** REQUIRED WORK **
Of the lines listed below, return exactly those that run from the line containing "syn_area_um2 = 193" through the line containing "after global routing,div_clk,div_clk,0.08", both included.
↓↓↓
**/design/flow/design.v**
```verilog
module clock_divider (
    input wire clk,        
    input wire rst_n,      
    output reg div_clk     
);
    localparam              SPI_CLK_DIV = 4;  
    reg [SPI_CLK_DIV-1:0]   clk_div;
    always @(posedge clk or negedge rst_n) begin
        if (!rst_n) begin
            clk_div <= 0;
            div_clk <= 0;
        end else begin
            if (clk_div == (SPI_CLK_DIV-1)) begin
                div_clk <= ~div_clk;
                clk_div <= 0;
            end else begin
                clk_div <= clk_div + 1;
            end
        end
    end
endmodule
```
**/design/flow/run.sh**
```bash
#!/bin/bash
# OpenROAD 26Q1-2900-gdf79404cd8, Yosys 0.63+post, stock flow scripts
make -C /OpenROAD-flow-scripts/flow DESIGN_CONFIG=/design/flow/config.mk WORK_HOME=/design/flow/orfs finish
```
**/design/flow/config.mk**
```make
export PLATFORM = sky130hd
export DESIGN_NAME = clock_divider
export DESIGN_NICKNAME = clock_divider
export VERILOG_FILES = /design/flow/design.v
export SDC_FILE = /design/flow/constraint.sdc
export NUM_CORES = 4
export LEC_CHECK = 1
export CORE_AREA = 10 10 70 70
export DIE_AREA = 0 0 80 80
```
**/design/flow/constraint.sdc**
```tcl
current_design clock_divider

set clk_period 1.5
set clk_io_pct 0.2

create_clock -name clk0 -period $clk_period [get_ports {clk}]

set non_clock_inputs [all_inputs -no_clocks]
set_input_delay [expr $clk_period * $clk_io_pct] -clock clk0 $non_clock_inputs
set_output_delay [expr $clk_period * $clk_io_pct] -clock clk0 [all_outputs]
```
==> impl_metrics.toml <==
# yosys + openroad results
[outcome]
status = "finished clean"

[critical_path]
worst-setup-path-type = "flop to output port"
endpoint_kind = "output port"
worstPathCellList = "clkdlybuf4s50_1"
cp.buffers_inverters = 1
worstPathMaxFanout = 2
r2r_end = "div_clk"
crit_family = "buffers and inverters"
reg2reg_setup_slack_ns = 0.44
r2r_cells = 3
r2r_start = "clk_div[0]"
cp.depth = 1
critPathMaxStageDelay_ns = 0.48
crit_slowest_cell = "clkdlybuf4s50_1"
start_kind = "flop"
critPathRequiredTime_ns = 1.20
worstPathArrival_ns = 1.07

[die]
die_area_um2 = 6400
num_io_pins = 3
row_count = 21
fp.dieH_um = 80
fp_util_pct = 5.64
die_w_um = 80
coreArea_um2 = 3420

[cts]
cts.htree.levels = 1
root_buffer = "clkbuf_4"
hold_buffers = 0
clkLatencyLatePin_ns = 0.24
path_clk_slew_ns = 0.04
cts_resized = 0
cts_setup_buffers = 0
clk_path_buf_depth = 2
tritoncts = "built"
cts_buffers = 3
clock_sinks = 5

[routing]
wl_per_cell_um = 5.00
diodes = 0
dr.pass1.iters = 1
totalWireLength_um = 330
drc = 0
routed_via_density = 1.85
ant_nets = 0
vias = 122
detail_route.iter0.violations = 0

[job]
log.warning_count = 25
max_cap_viol_count = 0

[layout]
fillerInstances = 404
design_area_um2 = 297
area_growth_pct = 53.9
final_cell_count_no_fill = 66
drive_above_1_share_pct = 20.0

[synth]
yosysWarnings = 1
numSynthFlops = 5
ys_seq_share_pct = 64.9
postSynthAreaPerCell_um2 = 13.8
yosysChipArea_um2 = 193
topCellsByArea = "dfrtp_1 (65%), ha_1 (6.5%), nor3b_2 (6.5%)"
yosysTopAreaCell = "dfrtp_1"
edf_count = 0
yosysMostFrequentCell = "dfrtp_1"
syn_area_um2 = 193
yosys.area.top_type_share_pct = 64.9
ys.flop_type = "dfrtp_1"
ys_types = 10
ys_cells = 14
synth-async-reset-ratio_pct = 100
syn-instance-count = 14

[global_route]
grt_pass1_vias = 154
antenna_found_initial = 0
grt_usage_pct = 1.35
grt-ovfl-total = 0
grt_start_max_net_pins = 6
grt_pass1_wl_um = 641

[sta]
fin_skew_ns = 0.00472
rsz0062_at_grt = "false"
fmax_mhz = 731
relSlewSlack_pct = 85.4
setup_violations = 0
tightestPinTransition_ns = 0.218
period_needed_ns = 1.37
timing.final.max_slew_violations = 0
finalClockPeriodUsage_pct = 91.3
final.setup.tns_ns = 0
finalHoldViolCount = 0

[placement]
io_buffers = 2
dpl-instance-area_um2 = 270
place_inst = 62
gp_congestion = 0.679
dp_hpwl_um = 254

[power]
ir_drop_mv = 0.518
p_per_area_nw_per_um2 = 984
p_leak_nw = 0.127

[worst_hold_path]
hold_path_class = "input pin to asynchronous set/reset pin"
==> flip-flops by register name, summed over array words and instances, names as in the netlist <==
name	cells
clk_div	4
div_clk	1
==> stage by stage <==
step,power [W],hold WS (ns),setup WS (ns),utilization (%)
after floorplan,0.000137,0.00441,0.503,-
after global placement,0.000142,0.445,0.385,7.91
after global routing,0.000312,0.276,0.0841,8.68
final,0.000292,0.276,0.131,8.68
after detailed placement,0.000142,0.457,0.381,7.91
after CTS,0.000297,0.279,0.115,8.68
==> where the power goes <==
group          leakage (nW)  switching, W   total (W)  internal, W
Clock                0.0150     0.0000514    0.000152     0.000100
Sequential           0.0705             0    0.000135     0.000135
Combinational        0.0418    0.00000234  0.00000466   0.00000232
Total                 0.127     0.0000537    0.000292     0.000238
==> worst max-delay path by stage <==
stage,start,to,slack [ns]
after global routing,div_clk,div_clk,0.08
after CTS,div_clk,div_clk,0.11
final,div_clk,div_clk,0.13
==> logic make-up after synthesis <==
logic type      synth area share (%)
compound gates                  2.59
xor+xnor                        9.09
simple gates                    14.9
fa+ha+maj                       6.49
flops                           64.9
buf+inv                         1.95
==> metal layers <==
layer	GRT usage [%]	routed length (um)	part of all wire, %	vias up
met5	0	0	0	-
met4	0.352	0	0	0
met3	1.36	41	12	0
met2	1.69	106	32	6
met1	1.54	182	55	56
li1	-	-	-	60
==> layout make-up <==
| cell class | instances | area (um2) | share of cell area (%) |
|---|---|---|---|
| flip-flops and latches | 5 | 125 | 42.2 |
| multi-input cells | 8 | 63.8 | 21.5 |
| repair buffers | 2 | 20.0 | 6.75 |
| clock buffers | 4 | 26.3 | 8.86 |
| well taps | 46 | 57.6 | 19.4 |
| inverters | 1 | 3.75 | 1.27 |
==> cell usage in the layout, fill, tap and decap left out, drive strengths merged <==
| cell type | n |
|---|---|
| xor2 | 1 |
| inv | 1 |
| o21ai | 1 |
| nor2 | 1 |
| clkdlybuf4s50 | 2 |
| xnor2 | 1 |
| nand3 | 1 |
| nand3b | 1 |
| dfrtp | 5 |
| ha | 1 |
| nor3b | 1 |
| clkbuf | 4 |
Power and IR drop assume default switching activity.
↑↑↑
** EXPECTED ANSWER **
syn_area_um2 = 193
yosys.area.top_type_share_pct = 64.9
ys.flop_type = "dfrtp_1"
ys_types = 10
ys_cells = 14
synth-async-reset-ratio_pct = 100
syn-instance-count = 14

[global_route]
grt_pass1_vias = 154
antenna_found_initial = 0
grt_usage_pct = 1.35
grt-ovfl-total = 0
grt_start_max_net_pins = 6
grt_pass1_wl_um = 641

[sta]
fin_skew_ns = 0.00472
rsz0062_at_grt = "false"
fmax_mhz = 731
relSlewSlack_pct = 85.4
setup_violations = 0
tightestPinTransition_ns = 0.218
period_needed_ns = 1.37
timing.final.max_slew_violations = 0
finalClockPeriodUsage_pct = 91.3
final.setup.tns_ns = 0
finalHoldViolCount = 0

[placement]
io_buffers = 2
dpl-instance-area_um2 = 270
place_inst = 62
gp_congestion = 0.679
dp_hpwl_um = 254

[power]
ir_drop_mv = 0.518
p_per_area_nw_per_um2 = 984
p_leak_nw = 0.127

[worst_hold_path]
hold_path_class = "input pin to asynchronous set/reset pin"
==> flip-flops by register name, summed over array words and instances, names as in the netlist <==
name	cells
clk_div	4
div_clk	1
==> stage by stage <==
step,power [W],hold WS (ns),setup WS (ns),utilization (%)
after floorplan,0.000137,0.00441,0.503,-
after global placement,0.000142,0.445,0.385,7.91
after global routing,0.000312,0.276,0.0841,8.68
final,0.000292,0.276,0.131,8.68
after detailed placement,0.000142,0.457,0.381,7.91
after CTS,0.000297,0.279,0.115,8.68
==> where the power goes <==
group          leakage (nW)  switching, W   total (W)  internal, W
Clock                0.0150     0.0000514    0.000152     0.000100
Sequential           0.0705             0    0.000135     0.000135
Combinational        0.0418    0.00000234  0.00000466   0.00000232
Total                 0.127     0.0000537    0.000292     0.000238
==> worst max-delay path by stage <==
stage,start,to,slack [ns]
after global routing,div_clk,div_clk,0.08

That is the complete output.